Last summer, I met George Laszlo ’72 while he was visiting campus with Ali*, a 20-year-old college student from Baghdad. While we sat in the Union Atrium sipping tea, I asked George how he had gotten to know Ali. The story he told me was extraordinary.
It all started with a chance encounter on the subway in September 2007. While taking the E train home from JFK airport after a business trip, George gave directions to a fellow traveler, a stranger to New York City and to the United States. This man then departed, accidentally leaving his backpack behind.
“I knew that if I gave it to the conductor, I would never know if its rightful owner would ever see it again,” George says. “Our short connection made me feel responsible to find him myself.”
George and his wife, Eileen, did manage to locate this man, and they ended up taking responsibility for much more than the return of his backpack.
It turned out that this man — let’s call him Tarik* — had just arrived from Baghdad, where he had been working as an interpreter and guide for the US military for the past four years without a break. Knowing that Tarik was exhausted, his Army buddies had suggested this vacation trip to the United States. Then, he intended to return to his family — his wife, his son Ali, and his daughter — and continue his work.
But Iraqi militias had already murdered one of his brothers and attempted to kill another in retaliation for Tarik’s involvement with the US government. It became clear to the Laszlos and to Tarik’s Army buddies that his life was in danger in Iraq, and they persuaded Tarik to stay and seek asylum in the US.

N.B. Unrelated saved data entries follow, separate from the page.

`config.mk`:
```
export PLATFORM = sky130hd
export DESIGN_NAME = conv_scheduler
export DESIGN_NICKNAME = d
export VERILOG_FILES = /design/src/rtl/conv_scheduler.sv
export SDC_FILE = /design/constraint.sdc
export NUM_CORES = 1
export LEC_CHECK = 0
export ABC_AREA = 1
export CAP_MARGIN = 20
export CORE_MARGIN = 3
export CORE_UTILIZATION = 52
export CTS_CLUSTER_DIAMETER = 80
export DETAILED_ROUTE_END_ITERATION = 12
export GPL_TIMING_DRIVEN = 1
export HOLD_SLACK_MARGIN = 0.12
export PLACE_DENSITY = 0.81
export RECOVER_POWER = 25
export REMOVE_ABC_BUFFERS = 1
export SLEW_MARGIN = 10
export SYNTH_ARGS = -nofsm -noshare
export SYNTH_HDL_FRONTEND = slang
export SYNTH_SLANG_ARGS = --single-unit
```
`constraint.sdc`:
```
create_clock -name clk -period 2.4 [get_ports clk]
set_clock_uncertainty 0.2 [all_clocks]
set_input_delay 0.48 -clock clk [delete_from_list [all_inputs] [get_ports clk]]
set_output_delay 0.48 -clock clk [all_outputs]
set_load 0.01 [all_outputs]
```
`src/rtl/conv_scheduler.sv`:
```
// conv_scheduler: steps one float16 convolution across output channels,
// result rows and result columns. For each window it drives the buffer
// anchors, hands the window to the MAC with cal_valid/cal_ready, strobes
// result_we on mac_done, and pulses done after the last result.
// Optional build macro: CONV_SCHED_PERF_EN adds the perf_cycles and
// stall_cycles counter ports.
module conv_scheduler #(
    parameter int data_width     = 16,
    parameter int output_channel = 1,
    parameter int result_length  = 2,
    parameter int result_width   = 2,
    parameter int stride         = 1,
    parameter int BUF_LAT        = 1
) (
    input  logic                  clk,
    input  logic                  reset,
    input  logic                  conv_en,
    output logic [data_width-1:0] archor_2D,
    output logic [data_width-1:0] archor_1D,
    output logic [data_width-1:0] wsel,
    output logic                  cal_valid,
    input  logic                  cal_ready,
    input  logic                  mac_done,
    output logic                  result_we,
    output logic [data_width-1:0] res_ch,
    output logic [data_width-1:0] res_row,
    output logic [data_width-1:0] res_col,
    output logic                  busy,
    output logic                  done
`ifdef CONV_SCHED_PERF_EN
    ,
    output logic [31:0]           perf_cycles,
    output logic [31:0]           stall_cycles
`endif
);

    localparam logic [2:0] S_IDLE  = 3'd0;
    localparam logic [2:0] S_LOAD  = 3'd1;
    localparam logic [2:0] S_ISSUE = 3'd2;
    localparam logic [2:0] S_WAIT  = 3'd3;
    localparam logic [2:0] S_FIN   = 3'd4;

    localparam logic [data_width-1:0] CH_MAX   = data_width'(output_channel - 1);
    localparam logic [data_width-1:0] ROW_MAX  = data_width'(result_length - 1);
    localparam logic [data_width-1:0] COL_MAX  = data_width'(result_width - 1);
    localparam logic [data_width-1:0] STRIDE_W = data_width'(stride);
    localparam logic [15:0]           LAT_LAST = 16'(BUF_LAT - 1);

    logic [2:0]            state;
    logic [data_width-1:0] ch_q;
    logic [data_width-1:0] row_q;
    logic [data_width-1:0] col_q;
    logic [15:0]           lat_cnt;
    logic                  last_win;

    assign last_win = (ch_q == CH_MAX) && (row_q == ROW_MAX) && (col_q == COL_MAX);

    // Sequencing FSM plus index walk; abort (conv_en low) overrides every other move
    always_ff @(posedge clk) begin
        if (!reset) begin
            state   <= S_IDLE;
            ch_q    <= '0;
            row_q   <= '0;
            col_q   <= '0;
            lat_cnt <= '0;
        end else if (state != S_IDLE && !conv_en) begin
            state   <= S_IDLE;
            ch_q    <= '0;
            row_q   <= '0;
            col_q   <= '0;
            lat_cnt <= '0;
        end else begin
            case (state)
                S_IDLE: begin
                    if (conv_en) begin
                        state   <= S_LOAD;
                        lat_cnt <= '0;
                    end
                end
                S_LOAD: begin
                    if (lat_cnt == LAT_LAST) begin
                        state   <= S_ISSUE;
                        lat_cnt <= '0;
                    end else begin
                        lat_cnt <= lat_cnt + 16'd1;
                    end
                end
                S_ISSUE: begin
                    if (cal_ready) begin
                        state <= S_WAIT;
                    end
                end
                S_WAIT: begin
                    if (mac_done) begin
                        lat_cnt <= '0;
                        if (last_win) begin
                            state <= S_FIN;
                        end else begin
                            state <= S_LOAD;
                            if (col_q == COL_MAX) begin
                                col_q <= '0;
                                if (row_q == ROW_MAX) begin
                                    row_q <= '0;
                                    ch_q  <= ch_q + 1'b1;
                                end else begin
                                    row_q <= row_q + 1'b1;
                                end
                            end else begin
                                col_q <= col_q + 1'b1;
                            end
                        end
                    end
                end
                S_FIN: begin
                    state <= S_IDLE;
                    ch_q  <= '0;
                    row_q <= '0;
                    col_q <= '0;
                end
                default: begin
                    state <= S_IDLE;
                end
            endcase
        end
    end

    // Strobes are decoded from state; conv_en gating lets an abort suppress them in its own cycle
    always_comb begin
        cal_valid = (state == S_ISSUE);
        result_we = (state == S_WAIT) && mac_done && conv_en;
        done      = (state == S_FIN) && conv_en;
        busy      = (state != S_IDLE);
        res_ch    = ch_q;
        res_row   = row_q;
        res_col   = col_q;
        wsel      = ch_q;
        archor_2D = row_q * STRIDE_W;
        archor_1D = col_q * STRIDE_W;
    end

`ifdef CONV_SCHED_PERF_EN
    // Run-length and MAC back-pressure counters; cleared at start, held after the run ends
    always_ff @(posedge clk) begin
        if (!reset) begin
            perf_cycles  <= '0;
            stall_cycles <= '0;
        end else if (state == S_IDLE && conv_en) begin
            perf_cycles  <= '0;
            stall_cycles <= '0;
        end else if (state != S_IDLE) begin
            perf_cycles <= perf_cycles + 32'd1;
            if (state == S_ISSUE && !cal_ready) begin
                stall_cycles <= stall_cycles + 32'd1;
            end
        end
    end
`endif

endmodule

```
==> results of run 1 <==
## worst reg2reg max path, delay by kind of cell, from the launching register on
family / cells / cell delay, ns
buffers and inverters: 4 / 0.50
DFF: 1 / 0.42
and+or+nand+nor: 7 / 0.98
## power by group through the flow
stage                     Combinational [W]  Sequential [W]  Clock [W]
after floorplan                    0.000417         0.00120          0
after global placement             0.000715         0.00120          0
after detailed placement           0.000736         0.00120          0
after CTS                          0.000739         0.00118    0.00110
after global routing               0.000802         0.00118    0.00114
final                              0.000731         0.00118    0.00108
## flip-flops by register name, summed over array words and instances, names as in the netlist
register / count
state: 3
res_col: 16
res_row: 16
lat_cnt: 16
res_ch: 16
## cell type report
class	instances	share of cell area
Clock buffer	11	0.0246
Clock inverter	5	0.0122
Inverter	93	0.0567
Multi-Input combinational cell	574	0.452
Sequential cell	67	0.218
Tap cell	126	0.0256
Timing Repair Buffer	134	0.211
## stage by stage
step / worst slack [ns] / hold WS (ns) / instances / TNS, ns / total power (W)
global placement: -0.0650 / 0.285 / 994 / -0.0650 / 0.00191
global route: 0.0245 / 0.360 / 1010 / 0 / 0.00313
detailed placement: -0.0757 / 0.299 / 994 / -0.0757 / 0.00194
finish: 0.114 / 0.314 / 1010 / 0 / 0.00299
CTS: 0.0634 / 0.311 / 1010 / 0 / 0.00302
floorplan: -0.342 / 0.275 / 734 / -7.86 / 0.00162
## metal layers
layer | up-vias | GRT usage | share of wire | routed length [µm]
li1 | 2670 | - | - | -
met1 | 2416 | 0.308 | 0.41 | 5580
met2 | 267 | 0.444 | 0.50 | 6810
met3 | 28 | 0.0547 | 0.081 | 1110
met4 | 0 | 0.0636 | 0.014 | 187
met5 | - | 0 | 0 | 0
## worst max path at each step
stage,start,end,slack [ns]
6_report,state[2],busy,0.11
3_3_place_gp,conv_en,result_we,-0.07
4_1_cts,state[2],cal_valid,0.06
3_5_place_dp,conv_en,result_we,-0.08
5_1_grt,state[1],lat_cnt[14],0.02
2_1_floorplan,state[2],res_row[12],-0.34
## kinds of logic (layout without fill, tap and decap cells)
group / count (synthesis) / in the layout / synth area share
flip-flops: 67 / 67 / 0.271
AO/OA/AOI/OAI: 66 / 66 / 0.0717
AND/OR/NAND/NOR: 482 / 482 / 0.435
buffers and inverters: 165 / 243 / 0.170
adder cells (fa/ha/maj): 8 / 8 / 0.0202
XOR/XNOR: 18 / 18 / 0.0318
## placed cells by master (no fill, tap or decap), types with 6 or more instances in the layout
master	count
dfxtp_1	66
buf_4	26
nor4_1	8
a21oi_1	48
xor2_1	14
nor3_2	6
nor3_1	18
nor2_1	135
nand3_1	49
inv_1	87
clkbuf_8	11
ha_1	8
nand2_1	208
inv_2	6
nand4_1	34
o21ai_0	10
clkdlybuf4s50_1	101
## what timing repair did
item                       4_1_cts  5_1_grt
resized for setup                3        4
hold buffers                     0        0
buffers inserted                 0        0
pin swaps                        0        0
setup endpoints to repair        2       11
==> run_results.csv, run 1 <==
group,metric,value,unit
detailed_routing,drt_iter0_drc,300,
critical_path,cp-end-kind,"output port",
placed_design,dpl.hpwl,9.77,mm
critical_path,reg2regPathDepth,11,
final_layout,diodes,0,
sta,hold_violations,0,
pwr,p_int,0.00203,W
critical_path,path_buf_inv,3,
global_routing,grt_pass1_vias,4973,
placed_design,globalplace.congestion,0.887,
final_layout,fill_cells,792,
clock_tree,cts_max_path_buffers,2,
critical_path,worstSetupStartpointType,"register",
hold_path,hold_path_startpoint,"lat_cnt[1]",
detailed_routing,firstDrtPassIters,5,
logic_synthesis,ys_types,38,
critical_path,r2r_slack,0.22,ns
sta,rsz0062_at_grt,"false",
status,status,"finished, final reports clean",
clock_tree,path_clk_slew,0.08,ns
pwr,leakage,2.46,nW
logic_synthesis,synth_top_area_share,0.271,
pwr,irDropWorstVdd,297,µV
logic_synthesis,syn-mean-instance-area,6.15,µm²
critical_path,cp_num_cells,5,
sta,drv_slew,0,
clock_tree,clock_latency,0.34,ns
critical_path,path_class,"reg -> out",
hold_path,min_path_cells,2,
logic_synthesis,synth_edf_count,0,
critical_path,critical-path-top-delay-family,"buffers and inverters",
sta,finalCriticalPeriod,2.29,ns
critical_path,slowest_delay,0.48,ns
die,coreArea,8980,µm²
global_routing,grt_util_all_layers,0.250,
global_routing,grt_overflow,0,
critical_path,crit_path_max_fanout,4,
global_routing,grt_max_degree,37,
logic_synthesis,yosysMostFrequentCell,"nand2_1",
sta,worst_slew_pin_slew,0.474,ns
final_layout,nNetsFinal,892,
pwr,powerDensity,486,nW/µm²
clock_tree,htree_levels,3,
detailed_routing,drcViolationCount,0,
critical_path,crit_path_top_delay_cell,"clkdlybuf4s50_1",
logic_synthesis,synthTopCellsByCount,"nand2_1, nor2_1, inv_1",
placed_design,port_buffers,104,
hold_path,hold_path_end,"lat_cnt[1]",
logic_synthesis,synth-seq-cells,67,
clock_tree,root_buffer,"clkbuf_8",
final_layout,drive_gt1_frac,0.0837,
critical_path,r2r_start,"state[1]",
die,num_io_pins,105,
pwr,sequentialPowerShare,0.395,
logic_synthesis,yosysSeqAreaShare,0.271,
critical_path,crit_arrival,1.61,ns
final_layout,syn2layout_area_growth,24.2,%
die,die_x,104,µm
final_layout,fin_util,0.686,
die,rows,34,
pwr,p_comb_frac,0.245,
final_layout,regArea,1340,µm²
logic_synthesis,synth_top_area_cell,"dfxtp_1",
detailed_routing,routed_wl,13.7,mm
sta,fmax,0.437,GHz
logic_synthesis,async_flop_share,0,
sta,slew_headroom,0.681,
pwr,p_sw_frac,0.322,
die,die_area,10700,µm²
critical_path,cpMostUsedCell,"inv_1",
detailed_routing,ant_nets,0,
clock_tree,cts.sinks,67,
logic_synthesis,synthesis.area,4960,µm²
critical_path,critical_path_required,1.72,ns
critical_path,reg2reg_to,"lat_cnt[14]",
global_routing,grt_pass1_wl,23.1,mm
logic_synthesis,synth_flop_cell,"dfxtp_1",
placed_design,dpl-instance-area,5920,µm²
logic_synthesis,synthTopCellsByArea,"dfxtp_1, nand2_1, nor2_1",
detailed_routing,vias_per_cell,5.33,
sta,period_share,0.953,
clock_tree,cts_buffers,9,
final_layout,postLayoutCellArea,6150,µm²
clock_tree,cts_tree,"done",
die,initial_core_util,0.552,
sta,setup_viol,0,
final_layout,multi_input_area,2780,µm²
logic_synthesis,netlist_instances,806,
pwr,power_frac_clock,0.360,
critical_path,crit_chain,"inv_1 -> nand2_1 -> nor2_2 -> inv_1 -> clkdlybuf4s50_1",
run,maxCapViolations,0,
logic_synthesis,ys_warn_count,0,
die,die_h,104,µm
detailed_routing,wire_per_inst,13.5,µm
detailed_routing,via_count,5381,
hold_path,hold_class,"reg -> reg",
pwr,switching_power,0.000961,W
global_routing,antenna_found_initial,0,
Note: power is estimated with default switching activity, not from simulation.
==> run 2, diff against run 1 <==
--- a/config.mk
+++ b/config.mk
@@ -5,10 +5,10 @@
 export SDC_FILE = /design/constraint.sdc
 export NUM_CORES = 1
 export LEC_CHECK = 0
-export ABC_AREA = 1
+export ABC_AREA = 0
 export CAP_MARGIN = 20
 export CORE_MARGIN = 3
-export CORE_UTILIZATION = 52
+export CORE_UTILIZATION = 49
 export CTS_CLUSTER_DIAMETER = 80
 export DETAILED_ROUTE_END_ITERATION = 12
 export GPL_TIMING_DRIVEN = 1
@@ -16,6 +16,7 @@
 export PLACE_DENSITY = 0.81
 export RECOVER_POWER = 25
 export REMOVE_ABC_BUFFERS = 1
+export SKIP_LAST_GASP = 1
 export SLEW_MARGIN = 10
 export SYNTH_ARGS = -nofsm -noshare
 export SYNTH_HDL_FRONTEND = slang
==> constraint.sdc (replaced) <==
create_clock -name clk -period 2.3 [get_ports clk]
set_clock_uncertainty 0.2 [all_clocks]
set_input_delay 0.46 -clock clk [delete_from_list [all_inputs] [get_ports clk]]
set_output_delay 0.46 -clock clk [all_outputs]
set_load 0.01 [all_outputs]
==> run 2 against run 1 <==
The flow now finishes with violations (negative setup slack). Non-clock buffer count is 72 higher. Cell count fell by 26%. Utilization rose by 10 points. Largest cell class unchanged. Largest power group unchanged.
==> run_results.csv, run 2 <==
group,metric,value,unit
die,rows,32,
logic_synthesis,synth_top_area_share,0.340,
clock_tree,clock_latency,0.37,ns
sta,finalCriticalPeriod,2.48,ns
final_layout,layout_common_cells,"buf_4, clkdlybuf4s50_1, nor2_1",
die,num_io_pins,105,
sta,rsz0062_at_grt,"true",
logic_synthesis,ys_types,55,
logic_synthesis,synthTopCellsByArea,"dfxtp_1, buf_4, nor2_1",
clock_tree,cts_buffers,9,
final_layout,final_common_cell,"buf_4",
detailed_routing,drt_iter0_drc,303,
hold_path,hold_class,"reg -> reg",
placed_design,place_inst,712,
die,die_x,95.7,µm
global_routing,grt_overflow,0,
sta,fin_setup_tns,-2.35,ns
logic_synthesis,synth_top_area_cell,"dfxtp_1",
sta,setup_viol,38,
detailed_routing,drt-met1-wl,5.07,mm
pwr,irDropWorstVdd,305,µV
clock_tree,cts.sinks,67,
detailed_routing,wire_per_inst,18.4,µm
die,die_area,9160,µm²
detailed_routing,drcViolationCount,0,
clock_tree,cts_max_path_buffers,2,
critical_path,crit_arrival,2.56,ns
final_layout,postLayoutCellArea,6100,µm²
detailed_routing,wl_met2,7.07,mm
logic_synthesis,synth_flop_cell,"dfxtp_1",
global_routing,antenna_found_initial,0,
detailed_routing,via_count,4388,
final_layout,drive_gt1_frac,0.294,
critical_path,worstSetupStartpointType,"register",
detailed_routing,firstDrtPassIters,5,
global_routing,grt_pass1_vias,4015,
global_routing,grt_util_all_layers,0.264,
sta,hold_violations,0,
clock_tree,cts_tree,"done",
sta,worst_slew_pin_slew,0.491,ns
detailed_routing,vias_per_cell,5.90,
final_layout,diodes,0,
final_layout,syn2layout_area_growth,54.7,%
final_layout,fill_cells,486,
detailed_routing,ant_nets,0,
sta,drv_slew,0,
run,maxCapViolations,0,
logic_synthesis,netlist_instances,485,
logic_synthesis,synth-seq-cells,67,
placed_design,dpl-instance-area,5360,µm²
pwr,p_sw_frac,0.249,
die,initial_core_util,0.508,
clock_tree,htree_levels,3,
detailed_routing,routed_wl,13.7,mm
detailed_routing,highest_layer,"met4",
final_layout,nNetsFinal,650,
pwr,p_comb_frac,0.081,
logic_synthesis,ys_warn_count,0,
sta,fmax,0.404,GHz
sta,slew_headroom,0.664,
sta,finalHoldWorstSlack,0.353,ns
critical_path,critical_path_required,2.39,ns
pwr,sequentialPowerShare,0.463,
sta,period_share,1.08,
logic_synthesis,async_flop_share,0,
pwr,p_int,0.00189,W
logic_synthesis,yosysMostFrequentCell,"nor2_1",
status,violations,"negative setup slack",
clock_tree,root_buffer,"clkbuf_8",
placed_design,globalplace.congestion,0.908,
critical_path,cp-end-kind,"register",
detailed_routing,met3_length,1.09,mm
pwr,powerDensity,413,nW/µm²
logic_synthesis,synth_edf_count,0,
clock_tree,holdBufCountCts,0,
logic_synthesis,syn-mean-instance-area,8.13,µm²
pwr,leakage,2.48,nW
final_layout,fin_util,0.786,
placed_design,port_buffers,104,
global_routing,grt_max_degree,21,
final_layout,instances_no_fill,744,
pwr,power_frac_clock,0.457,
die,coreArea,7770,µm²
placed_design,dpl.hpwl,7.98,mm
logic_synthesis,synthTopCellsByCount,"nor2_1, dfxtp_1, buf_4",
sta,worst_slack,-0.175,ns
logic_synthesis,synthesis.area,3950,µm²
logic_synthesis,yosysSeqAreaShare,0.340,
status,status,"complete, but fails checks",
die,die_h,95.7,µm
pwr,switching_power,0.000627,W
clock_tree,path_clk_slew,0.09,ns
critical_path,crit_path_max_fanout,10,
critical_path,path_class,"reg -> reg",
global_routing,grt_pass1_wl,19.1,mm
==> run 2: metal layers <==
metal / global-route usage / vias to the layer above
li1: - / 1983
met1: 0.304 / 2105
met2: 0.455 / 246
met3: 0.0743 / 54
met4: 0.114 / 0
met5: 0 / -
==> run 2: repair_timing <==
action                     in CTS  in global routing
setup buffers                   6                  8
gates resized for setup        28                 70
pin swaps                       6                 28
cloned                          1                  1
setup endpoints to repair      29                 56
==> run 2: logic make-up (layout without fill, tap and decap cells) <==
kind of cell	count (synthesis)	in the layout	share of synthesized area
fa+ha+maj	8	8	0.0254
xor+xnor	26	26	0.0577
mux	2	2	0.00507
flops	67	67	0.340
compound gates	84	84	0.133
buf+inv	83	238	0.130
simple gates	215	217	0.310
==> run 2: worst max-delay path: stages (launching register included) <==
cell and delay, ns:
dfxtp_2 0.33, inv_2 0.06, ha_4 0.12, nor4b_4 0.28, buf_4 0.18, and4_4 0.22, buf_4 0.12, nand2_1 0.11
o21ai_1 0.26, buf_6 0.21, a41oi_1 0.15, a21oi_1 0.16
==> run 2: power by group through the flow <==
stage                     Combinational (W)  Clock, W  Sequential [W]
final                              0.000204   0.00115         0.00117
after global routing               0.000216   0.00121         0.00117
after CTS                          0.000170   0.00115         0.00116
after detailed placement           0.000164         0         0.00119
after global placement             0.000160         0         0.00119
after floorplan                   0.0000736         0         0.00119
==> run 2: final cells by class <==
class                      count  area, µm²  share of cell area
multi-input combinational    337       2460               0.403
tap                          102        128              0.0209
timing repair buffer         206       1890               0.309
inverter                      16       60.1             0.00984
clock inverter                 6       88.8              0.0146
sequential                    67       1350               0.221
clock buffer                  10        138              0.0225
==> run 2: path summary, 6_finish.rpt <==
kind	startpoint	endpoint	slack (ns)	cells past startpoint
worst max-delay path	res_col[1]	res_row[3]	-0.18	11
worst min-delay path	lat_cnt[15]	lat_cnt[15]	0.35	2
worst max register to register	res_col[1]	res_row[3]	-0.18	11
worst min register to register	lat_cnt[15]	lat_cnt[15]	0.35	2
==> run 2: metrics by stage <==
| step | setup WS, ns | power (W) |
|---|---|---|
| after floorplan | -0.425 | 0.00127 |
| after global placement | -0.294 | 0.00135 |
| after detailed placement | -0.352 | 0.00136 |
| after CTS | -0.0906 | 0.00248 |
| after global routing | -0.221 | 0.00259 |
| final | -0.175 | 0.00252 |
==> run 3, diff against run 2 <==
--- a/config.mk
+++ b/config.mk
@@ -17,7 +17,7 @@
 export RECOVER_POWER = 25
 export REMOVE_ABC_BUFFERS = 1
 export SKIP_LAST_GASP = 1
-export SLEW_MARGIN = 10
+export SLEW_MARGIN = 20
 export SYNTH_ARGS = -nofsm -noshare
 export SYNTH_HDL_FRONTEND = slang
 export SYNTH_SLANG_ARGS = --single-unit
==> results of run 3 <==
The final DEF is identical to that of run 2; final timing and power are the same.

George and Eileen took Tarik in for a couple of months, then persisted with him throughout the frustrating two-year bureaucratic nightmare of obtaining asylum. It took almost four more years to get his family out of Iraq, during which Ali survived an attempted kidnapping and saw his best friend murdered.
A week after arriving in New York, Ali told Eileen and George, “For the first time, I feel like a human being.” He is headed back to college, his sister is in high school, his father has a job, and his mother is learning English. They live in Queens.
Does George regret picking up that backpack, six years ago? No. “I’m happy for them,” he says. “It was worth the effort, and we now have a whole new set of friends.”
— Laura Barlament, Editor, Wagner Magazine, winter 2014
*Names have been changed to protect the family’s identity.